Records provided:
$ cat src/rtl/sse_pkg.sv
`timescale 1ns/1ps
package sse_pkg;

   typedef enum logic {
      ORDER_MSB_FIRST = 1'b0,
      ORDER_LSB_FIRST = 1'b1
   } bit_order_e;

   // Edge role from the low bit of the edge counter and the phase setting:
   // 1 means the edge captures input data, 0 means it launches output data.
   function automatic logic edge_is_sample(input logic cnt_lsb, input logic cpha);
      return ~(cnt_lsb ^ cpha);
   endfunction

endpackage

$ cat src/rtl/sse_edge_src.sv
`timescale 1ns/1ps
module sse_edge_src #(
   parameter int unsigned PER_W = 16,
   parameter int unsigned SYNC_STAGES = 2
) (
   input  logic             clk,
   input  logic             rst_n,
   input  logic             run,
   input  logic             master,
   input  logic [PER_W-1:0] half,
   input  logic             sclk_in,
   output logic             edge_p
);

   if (SYNC_STAGES < 2) begin : g_bad_sync
      $error("sse_edge_src: SYNC_STAGES must be at least 2");
   end

   // ---------------- generating mode: half-period timer -------------
   logic [PER_W-1:0] tcnt;
   logic             tick;

   assign tick = run & master & (tcnt == half - 1'b1);

   always_ff @(posedge clk or negedge rst_n) begin
      if (!rst_n)                  tcnt <= '0;
      else if (!(run && master))   tcnt <= '0;
      else if (tick)               tcnt <= '0;
      else                         tcnt <= tcnt + 1'b1;
   end

   assert_timer_bound_R3: assert property (@(posedge clk) disable iff (!rst_n)
      (run && master) |-> (tcnt < half));

   // ---------------- following mode: synchronizer + both-edge detect -
   logic [SYNC_STAGES-1:0] sync_q;
   logic                   prev_q;
   logic                   ext_edge;

   always_ff @(posedge clk or negedge rst_n) begin
      if (!rst_n) begin
         sync_q <= '0;
         prev_q <= 1'b0;
      end else begin
         sync_q <= {sync_q[SYNC_STAGES-2:0], sclk_in};
         prev_q <= sync_q[SYNC_STAGES-1];
      end
   end

   assign ext_edge = run & ~master & (sync_q[SYNC_STAGES-1] ^ prev_q);
   assign edge_p   = tick | ext_edge;

endmodule

$ cat src/rtl/sse_shift_core.sv
`timescale 1ns/1ps
module sse_shift_core
   import sse_pkg::*;
#(
   parameter int unsigned MAX_W = 32,
   parameter int unsigned WW    = 6
) (
   input  logic             clk,
   input  logic             rst_n,
   input  logic             load,
   input  logic [MAX_W-1:0] load_word,
   input  logic [WW-1:0]    load_width,
   input  logic             load_lsb,
   input  logic             load_cpha,
   input  logic             step,
   input  logic             is_sample,
   input  logic             sdi,
   output logic             sdo,
   output logic [MAX_W-1:0] word_nx
);

   function automatic logic [MAX_W-1:0] low_mask(input logic [WW-1:0] w);
      return {MAX_W{1'b1}} >> (MAX_W - w);
   endfunction

   logic [MAX_W-1:0] data_q, mask_q, data_d, sampled, top_sh, load_top_sh;
   logic [WW-1:0]    width_q;
   bit_order_e       order_q;
   logic             launch_bit, load_first;

   // Bit at position width-1, taken by shifting instead of a variable index.
   assign top_sh      = data_q >> (width_q - 1'b1);
   assign load_top_sh = load_word >> (load_width - 1'b1);

   assign launch_bit = (order_q == ORDER_LSB_FIRST) ? data_q[0] : top_sh[0];
   assign load_first = load_lsb ? load_word[0] : load_top_sh[0];

   always_comb begin
      if (order_q == ORDER_LSB_FIRST)
         sampled = (data_q >> 1) | (MAX_W'(sdi) << (width_q - 1'b1));
      else
         sampled = (data_q << 1) | MAX_W'(sdi);
      sampled = sampled & mask_q;
   end

   always_comb begin
      data_d = data_q;
      if (load)                   data_d = load_word & low_mask(load_width);
      else if (step && is_sample) data_d = sampled;
   end

   assign word_nx = data_d;

   always_ff @(posedge clk or negedge rst_n) begin
      if (!rst_n) begin
         data_q  <= '0;
         mask_q  <= '0;
         width_q <= WW'(1);
         order_q <= ORDER_MSB_FIRST;
         sdo     <= 1'b0;
      end else begin
         data_q <= data_d;
         if (load) begin
            width_q <= load_width;
            mask_q  <= low_mask(load_width);
            order_q <= bit_order_e'(load_lsb);
            if (!load_cpha) sdo <= load_first;
         end else if (step && !is_sample) begin
            sdo <= launch_bit;
         end
      end
   end

   assert_upper_clear_R8: assert property (@(posedge clk) disable iff (!rst_n)
      (data_q & ~mask_q) == '0);

endmodule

Problem to solve: Copy exactly the lines from the one containing "load_word & low_mask(load_width);" through the last line of the records, both included, and nothing else.

Answer to this exercise:
      if (load)                   data_d = load_word & low_mask(load_width);
      else if (step && is_sample) data_d = sampled;
   end

   assign word_nx = data_d;

   always_ff @(posedge clk or negedge rst_n) begin
      if (!rst_n) begin
         data_q  <= '0;
         mask_q  <= '0;
         width_q <= WW'(1);
         order_q <= ORDER_MSB_FIRST;
         sdo     <= 1'b0;
      end else begin
         data_q <= data_d;
         if (load) begin
            width_q <= load_width;
            mask_q  <= low_mask(load_width);
            order_q <= bit_order_e'(load_lsb);
            if (!load_cpha) sdo <= load_first;
         end else if (step && !is_sample) begin
            sdo <= launch_bit;
         end
      end
   end

   assert_upper_clear_R8: assert property (@(posedge clk) disable iff (!rst_n)
      (data_q & ~mask_q) == '0);

endmodule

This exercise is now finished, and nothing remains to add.